Today I went for coffee with someone I have not seen in 25 years. I wondered if we might have anything in common now; have anything to talk about; if it might prove to be painfully awkward to carry on a conversation with her. We played field hockey together on the B.C. team 29 years ago. Now, she has knee problems and can’t play and I don’t play anymore due to a lack of interest and my own personal pride so we don’t share that sport in common at this time. I wanted to hear more about her life and I am a good listener so I inquired about the path she has taken and there were a lot of interesting things that she had done with her life that she told me about. She had traveled all over the world and used her education and training to get positions in other countries like Australia and the U.K.. She had worked in different hospital wards as a registered nurse in different types of wards- emergency, ICU, and others.
She had even gone the route at age 37, when faced with the reality of being single and wanting children, to sign on for artificial insemination from a ‘matched for her donor’, get subsequently pregnant and have a baby on her own. She figured that prince charming may not come around nor was he going to make her life complete so she followed her own inner promptings and created her own highly fulfilling life. I was sitting across from her and I realized she was beaming with happiness. She was simply radiant like the morning sun. Her daughter was now nine and she was very comfortable being a single parent. I came away from having coffee with her comparing my own life to hers and feeling somewhat empty in comparison. But what really struck me was that F., it appears, has been living in alignment in her life for a long time. I only talked to her for a few hours but that is what struck me most about her.
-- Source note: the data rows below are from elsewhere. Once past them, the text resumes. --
## src/hw/rtl/fstp_pkg.sv

```systemverilog
package fstp_pkg;

  localparam int unsigned MaxTasks = 16;
  localparam int unsigned IdxW     = (MaxTasks > 1) ? $clog2(MaxTasks) : 1;

  localparam int unsigned TaskW    = 4;
  localparam int unsigned TicksW   = 32;
  localparam int unsigned RtW      = 64;
  localparam int unsigned OpW      = 2;

  // s_axis tdata: task_id, elapsed_ticks, padded to bytes
  localparam int unsigned InDataW  = ((TaskW + TicksW + 7) / 8) * 8;
  // m_axis tdata: picked_task, watermark_out, padded to bytes
  localparam int unsigned OutDataW = ((TaskW + RtW + 7) / 8) * 8;

  localparam logic [OpW-1:0] OpTick    = 2'd0;
  localparam logic [OpW-1:0] OpEnqueue = 2'd1;
  localparam logic [OpW-1:0] OpDequeue = 2'd2;
  localparam logic [OpW-1:0] OpPick    = 2'd3;

  typedef struct packed {
    logic            en;
    logic [IdxW-1:0] addr;
    logic [RtW-1:0]  data;
  } ram_wr_t;

  typedef struct packed {
    logic            en;
    logic [IdxW-1:0] addr;
  } ram_rd_t;

endpackage

```

## src/hw/rtl/fstp_ram.sv

```systemverilog
module fstp_ram (
  input  logic                      clk_i,
  input  fstp_pkg::ram_wr_t         wr_i,
  input  fstp_pkg::ram_rd_t         rd_i,
  output logic [fstp_pkg::RtW-1:0]  rd_data_o
);

  logic [fstp_pkg::RtW-1:0] mem [fstp_pkg::MaxTasks];

  always_ff @(posedge clk_i) begin
    if (wr_i.en) begin
      mem[wr_i.addr] <= wr_i.data;
    end
  end

  always_ff @(posedge clk_i) begin
    if (rd_i.en) begin
      rd_data_o <= mem[rd_i.addr];
    end
  end

endmodule

```

## src/hw/rtl/fair_share_task_picker.sv

```systemverilog
// Fair-share task picker: a table of task slots, each with a valid bit and a
// 64-bit virtual runtime kept in a single-port-read RAM, plus a watermark.
// Input channel s_axis: one beat is one command (tick, enqueue, dequeue,
// pick). Output channel m_axis: exactly one result beat per command, in order.
// Each command passes through its states in order: tick StExec, StTickWb
// (skipped when the slot is empty), StDone; enqueue/dequeue StExec, StDone;
// pick StScan over all MaxTasks slots, StDone. The block works on one command
// at a time; the next command is taken the cycle after the current one has
// moved its result into the output register. Pick throughput is set by the
// RAM read port: the scan reads one slot per cycle in ring order from the slot
// named by the command's task_id.
// Tick is a read, a 64-bit add and a write-back through the same RAM.
// Reset clears the valid bits, the watermark and the output valid flag; the
// runtime RAM is not cleared (a slot is always written by the enqueue that
// makes it valid). When m_axis stalls, the result is held in the output
// register; one further command can be accepted and processed, and it then
// waits with its result until the output register is free.
module fair_share_task_picker (
  input  logic                            clk_i,
  input  logic                            rst_ni,
  input  logic                            s_axis_tvalid_i,
  output logic                            s_axis_tready_o,
  // [3:0] task_id, [35:4] elapsed_ticks, [39:36] zero
  input  logic [fstp_pkg::InDataW-1:0]    s_axis_tdata_i,
  // [1:0] opcode
  input  logic [fstp_pkg::OpW-1:0]        s_axis_tuser_i,
  output logic                            m_axis_tvalid_o,
  input  logic                            m_axis_tready_i,
  // [3:0] picked_task, [67:4] watermark_out, [71:68] zero
  output logic [fstp_pkg::OutDataW-1:0]   m_axis_tdata_o,
  // [0] picked_valid
  output logic                            m_axis_tuser_o
);

  localparam logic [2:0] StIdle   = 3'd0;
  localparam logic [2:0] StExec   = 3'd1;
  localparam logic [2:0] StTickWb = 3'd2;
  localparam logic [2:0] StScan   = 3'd3;
  localparam logic [2:0] StDone   = 3'd4;

  localparam logic [fstp_pkg::IdxW-1:0] LastIdx = fstp_pkg::IdxW'(fstp_pkg::MaxTasks - 1);

  logic [2:0]                     state_q, state_d;
  logic [fstp_pkg::MaxTasks-1:0]  valid_q, valid_d;
  logic [fstp_pkg::RtW-1:0]       wm_q, wm_d;
  logic                           out_vld_q, out_vld_d;

  logic [fstp_pkg::OpW-1:0]       op_q;
  logic [fstp_pkg::IdxW-1:0]      slot_q;
  logic                           in_range_q;
  logic [fstp_pkg::TicksW-1:0]    ticks_q;
  logic [fstp_pkg::RtW-1:0]       sum_q;
  logic [fstp_pkg::IdxW-1:0]      rd_idx_q;
  logic [fstp_pkg::IdxW-1:0]      cnt_q;
  logic                           found_q;
  logic [fstp_pkg::RtW-1:0]       least_q;
  logic [fstp_pkg::IdxW-1:0]      best_q;

  logic [fstp_pkg::TaskW-1:0]     out_task_q;
  logic                           out_flag_q;
  logic [fstp_pkg::RtW-1:0]       out_wm_q;

  logic                           accept;
  logic                           load_out;
  logic [fstp_pkg::TaskW-1:0]     in_task;
  logic                           in_range;
  logic [fstp_pkg::IdxW-1:0]      start_idx;
  logic [fstp_pkg::IdxW-1:0]      next_idx;
  logic                           take;
  logic                           scan_end;
  fstp_pkg::ram_wr_t              ram_wr;
  fstp_pkg::ram_rd_t              ram_rd;
  logic [fstp_pkg::RtW-1:0]       rd_data;

  assign in_task   = s_axis_tdata_i[fstp_pkg::TaskW-1:0];
  assign in_range  = 32'(in_task) < fstp_pkg::MaxTasks;
  assign start_idx = in_range ? fstp_pkg::IdxW'(in_task) : '0;
  assign next_idx  = (rd_idx_q == LastIdx) ? '0 : rd_idx_q + fstp_pkg::IdxW'(1);

  assign s_axis_tready_o = (state_q == StIdle);
  assign accept          = s_axis_tvalid_i && s_axis_tready_o;
  assign load_out        = (state_q == StDone) && (!out_vld_q || m_axis_tready_i);
  assign scan_end        = (cnt_q == LastIdx);

  // slot under compare this cycle; first valid slot wins ties
  assign take = (state_q == StScan) && valid_q[rd_idx_q] && (!found_q || rd_data < least_q);

  // read of the start slot goes out with the accept, so its data is ready in
  // StExec/StScan; all writes finish before the next accept, so no forwarding
  assign ram_rd.en   = accept || (state_q == StScan);
  assign ram_rd.addr = accept ? start_idx : next_idx;

  always_comb begin
    ram_wr.en   = 1'b0;
    ram_wr.addr = slot_q;
    ram_wr.data = wm_q;
    if (state_q == StExec && op_q == fstp_pkg::OpEnqueue && in_range_q) begin
      ram_wr.en = 1'b1;
    end else if (state_q == StTickWb) begin
      ram_wr.en   = 1'b1;
      ram_wr.data = sum_q;
    end
  end

  fstp_ram u_ram (
    .clk_i     (clk_i),
    .wr_i      (ram_wr),
    .rd_i      (ram_rd),
    .rd_data_o (rd_data)
  );

  always_comb begin
    state_d   = state_q;
    valid_d   = valid_q;
    wm_d      = wm_q;
    out_vld_d = out_vld_q;
    if (out_vld_q && m_axis_tready_i) begin
      out_vld_d = 1'b0;
    end
    case (state_q)
      StIdle: begin
        if (accept) begin
          state_d = (s_axis_tuser_i == fstp_pkg::OpPick) ? StScan : StExec;
        end
      end
      StExec: begin
        state_d = StDone;
        case (op_q)
          fstp_pkg::OpTick: begin
            if (in_range_q && valid_q[slot_q]) begin
              state_d = StTickWb;
            end
          end
          fstp_pkg::OpEnqueue: begin
            if (in_range_q) begin
              valid_d[slot_q] = 1'b1;
            end
          end
          fstp_pkg::OpDequeue: begin
            if (in_range_q) begin
              valid_d[slot_q] = 1'b0;
            end
          end
          default: ;
        endcase
      end
      StTickWb: begin
        if (sum_q > wm_q) begin
          wm_d = sum_q;
        end
        state_d = StDone;
      end
      StScan: begin
        if (scan_end) begin
          state_d = StDone;
        end
      end
      StDone: begin
        if (load_out) begin
          out_vld_d = 1'b1;
          state_d   = StIdle;
        end
      end
      default: state_d = StIdle;
    endcase
  end

  always_ff @(posedge clk_i or negedge rst_ni) begin
    if (!rst_ni) begin
      state_q   <= StIdle;
      valid_q   <= '0;
      wm_q      <= '0;
      out_vld_q <= 1'b0;
    end else begin
      state_q   <= state_d;
      valid_q   <= valid_d;
      wm_q      <= wm_d;
      out_vld_q <= out_vld_d;
    end
  end

  always_ff @(posedge clk_i) begin
    if (accept) begin
      op_q       <= s_axis_tuser_i;
      slot_q     <= start_idx;
      in_range_q <= in_range;
      ticks_q    <= s_axis_tdata_i[fstp_pkg::TaskW +: fstp_pkg::TicksW];
      rd_idx_q   <= start_idx;
      cnt_q      <= '0;
      found_q    <= 1'b0;
    end
    if (state_q == StExec) begin
      sum_q <= rd_data + fstp_pkg::RtW'(ticks_q);
    end
    if (state_q == StScan) begin
      rd_idx_q <= next_idx;
      cnt_q    <= cnt_q + fstp_pkg::IdxW'(1);
      if (take) begin
        found_q <= 1'b1;
        least_q <= rd_data;
        best_q  <= rd_idx_q;
      end
    end
    if (load_out) begin
      out_flag_q <= (op_q == fstp_pkg::OpPick) && found_q;
      out_task_q <= ((op_q == fstp_pkg::OpPick) && found_q) ?
                    fstp_pkg::TaskW'(best_q) : '0;
      out_wm_q   <= wm_q;
    end
  end

  assign m_axis_tvalid_o = out_vld_q;
  assign m_axis_tuser_o  = out_flag_q;
  assign m_axis_tdata_o  = fstp_pkg::OutDataW'({out_wm_q, out_task_q});

  ap_wm_monotonic: assert property (@(posedge clk_i) disable iff (!rst_ni)
    wm_q >= $past(wm_q))
    else $error("watermark moved backward");

  ap_pick_is_valid: assert property (@(posedge clk_i) disable iff (!rst_ni)
    (load_out && op_q == fstp_pkg::OpPick && found_q) |-> valid_q[best_q])
    else $error("picked slot is not valid");

  ap_tick_wb_valid: assert property (@(posedge clk_i) disable iff (!rst_ni)
    (state_q == StTickWb) |-> (in_range_q && valid_q[slot_q] && op_q == fstp_pkg::OpTick))
    else $error("tick write-back to an empty slot");

  ap_scan_exit: assert property (@(posedge clk_i) disable iff (!rst_ni)
    (state_q == StScan) |=> (state_q == StScan || state_q == StDone))
    else $error("scan left early");

endmodule
```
I have written a book about living in alignment. In fact, most of my conscious life has been spent figuring out, contemplating on, reflecting on, speaking on and even teaching workshops on this very question of living in alignment. I have taken numerous meditation classes, enrolled in spiritual workshops, have read many relevant spiritual books on reaching your personal potential, have gone in and out of flow in my own pursuit of alignment repeatedly and yet here she was, in seeming alignment without any conscious effort on her part or measured intention even. What I gathered was that F had trusted life, did not fear life, rather flowed with life. She may not have trusted that someone would come into her life and thus took matters into her own hands but she trusted life enough to realize that she could create the life she wanted to live and followed her own path of alignment in the process to get there. I found this to be simply remarkable and inspiring to be honest. I wish this for myself every minute of every day and for everyone who reads this post to thrive and find your own best life living in alignment with your own unique self- your happiness really depends on it!